El
Domingo de Ramos es la única ocasión, en todo el año, en que se escucha por
entero el relato evangélico de la
Pasión. Lo que más impresiona, leyendo la pasión según
Marcos, es la relevancia que se da a la traición de Pedro. Primero es anunciada
por Jesús en la última cena; después se describe en todo su humillante
desarrollo.
Esta
insistencia es significativa, porque Marcos era una especie de secretario de
Pedro y escribió su Evangelio uniendo los recuerdos y las informaciones que le
llegaban precisamente de él. Fue por lo tanto el propio Pedro quien divulgó la
historia de su traición. Hizo una especie de confesión pública. En el gozo del
perdón encontrado, a Pedro no le importó nada su buen nombre y su reputación
como cabeza de los apóstoles. Quiso que ninguno de los que, a continuación,
cayeran como él, desesperasen del perdón.
Es
necesario leer la historia de la negación de Pedro paralelamente a la de la
traición de Judas. También ésta es preanunciada por Cristo en el cenáculo,
después consumada en el Huerto de los Olivos. De Pedro se lee que Jesús se
volvió y «le miró» (Lc 22,61); con Judas hizo más aún: le besó. Pero el
resultado fue bien distinto. Pedro, «saliendo fuera, rompió a llorar
amargamente»; Judas, saliendo fuera, fue a ahorcarse.
Estas
dos historias no están cerradas; prosiguen, nos afectan de cerca. ¡Cuántas
veces tenemos que decir que hemos hecho como Pedro! Nos hemos visto en la
situación de dar testimonio de nuestras convicciones cristianas y hemos
preferido mimetizarnos para no correr peligros, para no exponernos. Hemos
dicho, con los hechos o con nuestro silencio: «¡No conozco a ese Jesús de quien
habláis!».
Igualmente
la historia de Judas, pensándolo bien, en absoluto nos es ajena. El padre Primo
Mazzolari tuvo una predicación famosa un Viernes Santo sobre «nuestro hermano
Judas», haciendo ver cómo cada uno de nosotros habría podido estar en su lugar.

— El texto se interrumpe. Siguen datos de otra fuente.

===== src/rtl/reg_access_arbiter.sv =====
// rtl/reg_access_arbiter.sv - round-robin arbiter serialising single-word accesses to a shared register bank
// Three-phase sequencer (IDLE -> XFER -> RESP); every output comes straight from a flop.
module reg_access_arbiter #(
  parameter int NREQ  = 4,
  parameter int NREG  = 8,
  parameter int WIDTH = 62,
  parameter int AW    = 4
) (
  input  logic                  clk,
  input  logic                  reset_l,
  input  logic [NREQ-1:0]       req,
  input  logic [NREQ-1:0]       we,
  input  logic [NREQ*AW-1:0]    addr,
  input  logic [NREQ*WIDTH-1:0] wdata,
  output logic [NREQ-1:0]       ack,
  output logic [WIDTH-1:0]      rdata,
  output logic                  busy,
  output logic [2:0]            grant_id,
  output logic [15:0]           conflict_count
);

  localparam logic [1:0] ST_IDLE = 2'd0;
  localparam logic [1:0] ST_XFER = 2'd1;
  localparam logic [1:0] ST_RESP = 2'd2;

  logic [1:0]       state;
  logic [2:0]       last_grant;
  logic [2:0]       cur_idx;
  logic             cur_we;
  logic [AW-1:0]    cur_addr;
  logic [WIDTH-1:0] cur_wdata;
  logic [WIDTH-1:0] resp_q;
  logic [15:0]      conflict_q;
  logic [WIDTH-1:0] bank [NREG];

  logic [2:0]       win_idx;
  logic             win_found;
  logic             sel_we;
  logic [AW-1:0]    sel_addr;
  logic [WIDTH-1:0] sel_wdata;
  logic [WIDTH-1:0] rd_val;
  logic             contended;

  assign conflict_count = conflict_q;
  assign contended      = ($countones(req) > 1);

  // Scan from the farthest offset down so the nearest requester after last_grant wins.
  always_comb begin
    win_idx   = last_grant;
    win_found = 1'b0;
    for (int off = NREQ; off >= 1; off--) begin
      for (int i = 0; i < NREQ; i++) begin
        if (req[i] && (i == (int'(last_grant) + off) % NREQ)) begin
          win_idx   = 3'(i);
          win_found = 1'b1;
        end
      end
    end
  end

  always_comb begin
    sel_we    = 1'b0;
    sel_addr  = '0;
    sel_wdata = '0;
    for (int i = 0; i < NREQ; i++) begin
      if (i == int'(win_idx)) begin
        sel_we    = we[i];
        sel_addr  = addr[i*AW +: AW];
        sel_wdata = wdata[i*WIDTH +: WIDTH];
      end
    end
  end

  // Out-of-range addresses match no entry, so reads fall through to zero.
  always_comb begin
    rd_val = '0;
    for (int r = 0; r < NREG; r++) begin
      if (int'(cur_addr) == r) begin
        rd_val = bank[r];
      end
    end
  end

  always_ff @(posedge clk or negedge reset_l) begin
    if (!reset_l) begin
      state      <= ST_IDLE;
      ack        <= '0;
      rdata      <= '0;
      busy       <= 1'b0;
      conflict_q <= '0;
      last_grant <= 3'(NREQ - 1);
      grant_id   <= 3'(NREQ - 1);
      cur_idx    <= '0;
      cur_we     <= 1'b0;
      cur_addr   <= '0;
      cur_wdata  <= '0;
      resp_q     <= '0;
      for (int r = 0; r < NREG; r++) begin
        bank[r] <= '0;
      end
    end else begin
      ack   <= '0;
      rdata <= '0;
      case (state)
        ST_IDLE: begin
          if (contended && conflict_q != 16'hFFFF) begin
            conflict_q <= conflict_q + 16'd1;
          end
          if (win_found) begin
            cur_idx   <= win_idx;
            cur_we    <= sel_we;
            cur_addr  <= sel_addr;
            cur_wdata <= sel_wdata;
            grant_id  <= win_idx;
            busy      <= 1'b1;
            state     <= ST_XFER;
          end
        end
        ST_XFER: begin
          resp_q <= cur_we ? cur_wdata : rd_val;
          for (int r = 0; r < NREG; r++) begin
            if (cur_we && int'(cur_addr) == r) begin
              bank[r] <= cur_wdata;
            end
          end
          state <= ST_RESP;
        end
        ST_RESP: begin
          for (int i = 0; i < NREQ; i++) begin
            ack[i] <= (i == int'(cur_idx));
          end
          rdata      <= resp_q;
          last_grant <= cur_idx;
          busy       <= 1'b0;
          state      <= ST_IDLE;
        end
        default: begin
          busy  <= 1'b0;
          state <= ST_IDLE;
        end
      endcase
    end
  end

endmodule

Judas vendió a Jesús por treinta denarios, ¿y quién puede decir que no le ha
traicionado a veces hasta por mucho menos? Traiciones, cierto, menos trágicas
que la suya, pero agravadas por el hecho de que nosotros sabemos, mejor que
Judas, quién era Jesús.
Precisamente
porque las dos historias nos afectan de cerca, debemos ver qué marca la
diferencia entre una y otra: por qué las dos historias, de Pedro y de Judas,
acaban de modo tan distinto. Pedro tuvo remordimiento de lo que había hecho,
pero Judas también tuvo remordimiento, tanto que gritó: «¡He traicionado sangre
inocente!», y devolvió los treinta denarios. ¿Dónde está entonces la diferencia?

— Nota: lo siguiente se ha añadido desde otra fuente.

<file path="src/rtl/elevator_car_sim_pkg.sv">
// Shared definitions for the elevator car model and its controller:
// the motor command encoding and the floor index type.
package elevator_pkg;

  localparam int unsigned NUM_FLOORS = 3;
  localparam int unsigned FLOOR_W    = 2;

  typedef logic [FLOOR_W-1:0] floor_t;

  typedef enum logic [1:0] {
    CMD_STOP = 2'b00,
    CMD_UP   = 2'b01,
    CMD_DOWN = 2'b10,
    CMD_BAD  = 2'b11
  } move_cmd_e;

endpackage

</file>
<file path="src/rtl/elevator_car_sim_if.sv">
// Motor-command / floor-switch link between the elevator controller (master)
// and the car/shaft model (slave).
interface elevator_car_sim_if;

  logic [1:0]            move_cmd;
  logic                  switch1;
  logic                  switch2;
  logic                  switch3;
  elevator_pkg::floor_t  car_floor;
  logic                  moving;
  logic                  arrive;
  logic                  fault;

  modport master (
    output move_cmd,
    input  switch1, switch2, switch3, car_floor, moving, arrive, fault
  );

  modport slave (
    input  move_cmd,
    output switch1, switch2, switch3, car_floor, moving, arrive, fault
  );

endinterface

</file>
<file path="src/rtl/elevator_car_sim_tick_gen.sv">
// Free-running prescaler: step_c is high for one cycle out of every PRESCALE.
module tick_gen #(
  parameter int unsigned PRESCALE = 4
) (
  input  logic clk,
  input  logic reset,
  output logic step_c
);

  localparam int unsigned CNT_W = (PRESCALE > 1) ? $clog2(PRESCALE) : 1;
  localparam logic [CNT_W-1:0] LAST = CNT_W'(PRESCALE - 1);

  logic [CNT_W-1:0] cnt;

  always_ff @(posedge clk) begin
    if (reset) begin
      cnt <= '0;
    end else if (cnt == LAST) begin
      cnt <= '0;
    end else begin
      cnt <= cnt + CNT_W'(1);
    end
  end

  assign step_c = (cnt == LAST);

endmodule

</file>
<file path="src/rtl/elevator_car_sim.sv">
// Elevator car and shaft model: integrates up/down commands into a floor/sub-step
// position, drives the floor alignment switches and latches overtravel faults.
module elevator_car_sim
  import elevator_pkg::*;
#(
  parameter int unsigned TICKS_PER_FLOOR = 8,
  parameter int unsigned PRESCALE        = 4
) (
  input  logic               clk,
  input  logic               reset,
  elevator_car_sim_if.slave  bus
);

  localparam int unsigned SUB_W = $clog2(TICKS_PER_FLOOR);
  localparam logic [SUB_W-1:0] SUB_LAST  = SUB_W'(TICKS_PER_FLOOR - 1);
  localparam logic [SUB_W-1:0] SUB_ONE   = SUB_W'(1);
  localparam floor_t           TOP_FLOOR = FLOOR_W'(NUM_FLOORS - 1);

  logic step_c;

  tick_gen #(.PRESCALE(PRESCALE)) u_tick_gen (
    .clk    (clk),
    .reset  (reset),
    .step_c (step_c)
  );

  move_cmd_e cmd;
  assign cmd = move_cmd_e'(bus.move_cmd);

  floor_t                 floor_q,  floor_d;
  logic [SUB_W-1:0]       sub_q,    sub_d;
  logic                   fault_q,  fault_d;
  logic                   moving_q, moving_d;
  logic                   arrive_q, arrive_d;
  logic [NUM_FLOORS-1:0]  sw_q,     sw_d;

  always_ff @(posedge clk) begin
    if (reset) begin
      floor_q  <= '0;
      sub_q    <= '0;
      fault_q  <= 1'b0;
      moving_q <= 1'b0;
      arrive_q <= 1'b0;
      sw_q     <= NUM_FLOORS'(1);
    end else begin
      floor_q  <= floor_d;
      sub_q    <= sub_d;
      fault_q  <= fault_d;
      moving_q <= moving_d;
      arrive_q <= arrive_d;
      sw_q     <= sw_d;
    end
  end

  // Position update on each step strobe; a latched fault freezes the car.
  always_comb begin
    floor_d  = floor_q;
    sub_d    = sub_q;
    fault_d  = fault_q;
    moving_d = moving_q;
    arrive_d = 1'b0;
    if (step_c) begin
      moving_d = 1'b0;
      if (!fault_q) begin
        case (cmd)
          CMD_UP: begin
            if (floor_q == TOP_FLOOR && sub_q == '0) begin
              fault_d = 1'b1;
            end else if (sub_q == SUB_LAST) begin
              sub_d    = '0;
              floor_d  = floor_q + FLOOR_W'(1);
              moving_d = 1'b1;
              arrive_d = 1'b1;
            end else begin
              sub_d    = sub_q + SUB_ONE;
              moving_d = 1'b1;
            end
          end
          CMD_DOWN: begin
            if (floor_q == '0 && sub_q == '0) begin
              fault_d = 1'b1;
            end else if (sub_q == '0) begin
              floor_d  = floor_q - FLOOR_W'(1);
              sub_d    = SUB_LAST;
              moving_d = 1'b1;
            end else begin
              sub_d    = sub_q - SUB_ONE;
              moving_d = 1'b1;
              arrive_d = (sub_q == SUB_ONE);
            end
          end
          default: ;
        endcase
      end
    end
  end

  // Switches are registered from the next position so they track it exactly.
  always_comb begin
    sw_d = '0;
    for (int unsigned i = 0; i < NUM_FLOORS; i++) begin
      sw_d[i] = (floor_d == FLOOR_W'(i)) && (sub_d == '0);
    end
  end

  assign bus.switch1   = sw_q[0];
  assign bus.switch2   = sw_q[1];
  assign bus.switch3   = sw_q[2];
  assign bus.car_floor = floor_q;
  assign bus.moving    = moving_q;
  assign bus.arrive    = arrive_q;
  assign bus.fault     = fault_q;

endmodule

</file>
<file path="src/flat_wrapper.sv">
// flat-port wrapper written by rule: the top's interface ports become plain ports
module elevator_car_sim_flat import elevator_pkg::*;
#(
  parameter int unsigned TICKS_PER_FLOOR = 8,
  parameter int unsigned PRESCALE        = 4
)
  (clk, reset, bus_move_cmd, bus_switch1, bus_switch2, bus_switch3, bus_car_floor, bus_moving, bus_arrive, bus_fault);
  elevator_car_sim_if bus_i ();
  input  logic clk;
  input  logic reset;
  input wire logic [$bits(bus_i.move_cmd)-1:0] bus_move_cmd;
  output wire logic [$bits(bus_i.switch1)-1:0] bus_switch1;
  output wire logic [$bits(bus_i.switch2)-1:0] bus_switch2;
  output wire logic [$bits(bus_i.switch3)-1:0] bus_switch3;
  output wire logic [$bits(bus_i.car_floor)-1:0] bus_car_floor;
  output wire logic [$bits(bus_i.moving)-1:0] bus_moving;
  output wire logic [$bits(bus_i.arrive)-1:0] bus_arrive;
  output wire logic [$bits(bus_i.fault)-1:0] bus_fault;
  assign bus_i.move_cmd = bus_move_cmd;
  assign bus_switch1 = bus_i.switch1;
  assign bus_switch2 = bus_i.switch2;
  assign bus_switch3 = bus_i.switch3;
  assign bus_car_floor = bus_i.car_floor;
  assign bus_moving = bus_i.moving;
  assign bus_arrive = bus_i.arrive;
  assign bus_fault = bus_i.fault;
  elevator_car_sim #(.TICKS_PER_FLOOR(TICKS_PER_FLOOR), .PRESCALE(PRESCALE)) u_core (.clk(clk), .reset(reset), .bus(bus_i));
endmodule
</file>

Sólo en una cosa: Pedro tuvo confianza en la misericordia de Cristo, ¡Judas no!
En
el Calvario, de nuevo, ocurre lo mismo. Los dos ladrones han pecado igualmente
y están manchados de crímenes. Pero uno maldice, insulta y muere desesperado;
el otro grita: «Jesús, acuérdate de mí cuando estés en tu reino», y se Le oye
responder: «Yo te aseguro: hoy estarás conmigo en el Paraíso» (Lc 23,43).
Vivir
la Pascua
significa vivir una experiencia personal de la misericordia de Dios en Cristo.
Una vez un niño, al que se le había relatado la historia de Judas, dijo con el
candor y la sabiduría de los niños: «Judas se equivocó de árbol para ahorcarse:
eligió una higuera». «¿Y qué debería haber elegido?», le preguntó sorprendida
la catequista. «¡Debía colgarse del cuello de Jesús!». Tenía razón: si se
hubiera colgado del cuello de Jesús, para pedirle perdón, hoy sería honrado
como lo es San Pedro.
Conocemos
el antiguo «precepto» de la
Iglesia : «Confesarse una vez al año y comulgar al menos en
Pascua». Más que una obligación, es un don, un ofrecimiento: es ahí donde se
nos ofrece la ocasión de «colgarnos del cuello» de Jesús.